Well, we have known for years that passwords alone are a poor way to protect security. The situation has escalated though, with huge databases of email addresses, usernames and passwords widely available.

What does that mean? A few observations.

  • The only sane way for anyone moderately active on the internet to manage their passwords is with a password manager. You should create an unique password for every login and store them in an encrypted password manager. It’s not perfect; someone may manage to hack your password manager. But it is the best you can do for most sites.
  • Using a Facebook, Google or Twitter login for small sites that support it is probably better than creating new credentials, if those new credentials do not follow best practice. On the other hand, this means the consequences of losing the master login being hacked are greater; and the site may cajole you into posting links on Facebook, Google or Twitter to promote itself. I do not like the idea of building dependence on one of these advertising giants into my daily internet usage; but there it is.
  • Follow a de minimis approach in completing information when registering for sites.

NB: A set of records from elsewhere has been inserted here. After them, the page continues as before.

$ cat src/flat_wrapper.sv
// flat-port wrapper written by rule: the top's interface ports become plain ports
module d_branch_resolver_flat 
#(
   parameter int WIDTH = 32,
   parameter int PC_W  = 32,
   parameter int IDX_W = 4,
   parameter int CNT_W = 32
)
  (clk, reset, bus_valid_d, bus_stall, bus_br_op, bus_a_d, bus_b_d, bus_pc_d, bus_taken, bus_pred_taken, bus_mispredict, bus_mispredict_q, bus_branch_cnt, bus_mispred_cnt);
  d_branch_resolver_if #(.WIDTH(WIDTH), .PC_W(PC_W), .CNT_W(CNT_W)) bus_i ();
  input  logic clk;
  input  logic reset;
  input wire logic [$bits(bus_i.valid_d)-1:0] bus_valid_d;
  input wire logic [$bits(bus_i.stall)-1:0] bus_stall;
  input wire logic [$bits(bus_i.br_op)-1:0] bus_br_op;
  input wire logic [$bits(bus_i.a_d)-1:0] bus_a_d;
  input wire logic [$bits(bus_i.b_d)-1:0] bus_b_d;
  input wire logic [$bits(bus_i.pc_d)-1:0] bus_pc_d;
  output wire logic [$bits(bus_i.taken)-1:0] bus_taken;
  output wire logic [$bits(bus_i.pred_taken)-1:0] bus_pred_taken;
  output wire logic [$bits(bus_i.mispredict)-1:0] bus_mispredict;
  output wire logic [$bits(bus_i.mispredict_q)-1:0] bus_mispredict_q;
  output wire logic [$bits(bus_i.branch_cnt)-1:0] bus_branch_cnt;
  output wire logic [$bits(bus_i.mispred_cnt)-1:0] bus_mispred_cnt;
  assign bus_i.valid_d = bus_valid_d;
  assign bus_i.stall = bus_stall;
  assign bus_i.br_op = bus_br_op;
  assign bus_i.a_d = bus_a_d;
  assign bus_i.b_d = bus_b_d;
  assign bus_i.pc_d = bus_pc_d;
  assign bus_taken = bus_i.taken;
  assign bus_pred_taken = bus_i.pred_taken;
  assign bus_mispredict = bus_i.mispredict;
  assign bus_mispredict_q = bus_i.mispredict_q;
  assign bus_branch_cnt = bus_i.branch_cnt;
  assign bus_mispred_cnt = bus_i.mispred_cnt;
  d_branch_resolver #(.WIDTH(WIDTH), .PC_W(PC_W), .IDX_W(IDX_W), .CNT_W(CNT_W)) u_core (.clk(clk), .reset(reset), .bus(bus_i));
endmodule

In my case, nothing that is not a required field normally gets completed.
  • Do not rely on your fancy system for creating unique passwords for each login, like three letters from the site name plus your first telephone number or whatever. If you can work it out, a hacker can as well.
  • Be aware of the risks of saving passwords in the web browser. Personally I rarely do so. In particular, it’s probably a bad idea for sites where you can spend money, Amazon, eBay, PayPal and the like.
  • Secret questions are not there to help your security. They are there to undermine your security and to reduce the chance of you calling support. They are in effect supplementary passwords. I suggest making up new secret questions for each site that insists on them, and storing them in your password manager. Example: best gibber: flogalot. Putting stuff like mother’s maiden name, first school and so on is identity theft heaven.

How do we fix this? Nobody seems to know. Some things are improving. 2-factor authentication is more widely available and you can use it on many of the main sites now. Unencrypted logins (ie HTTP rather than HTTPS) are now a rarity though I still see them.

Still, if the problem gets worse, there is more incentive for it to get better.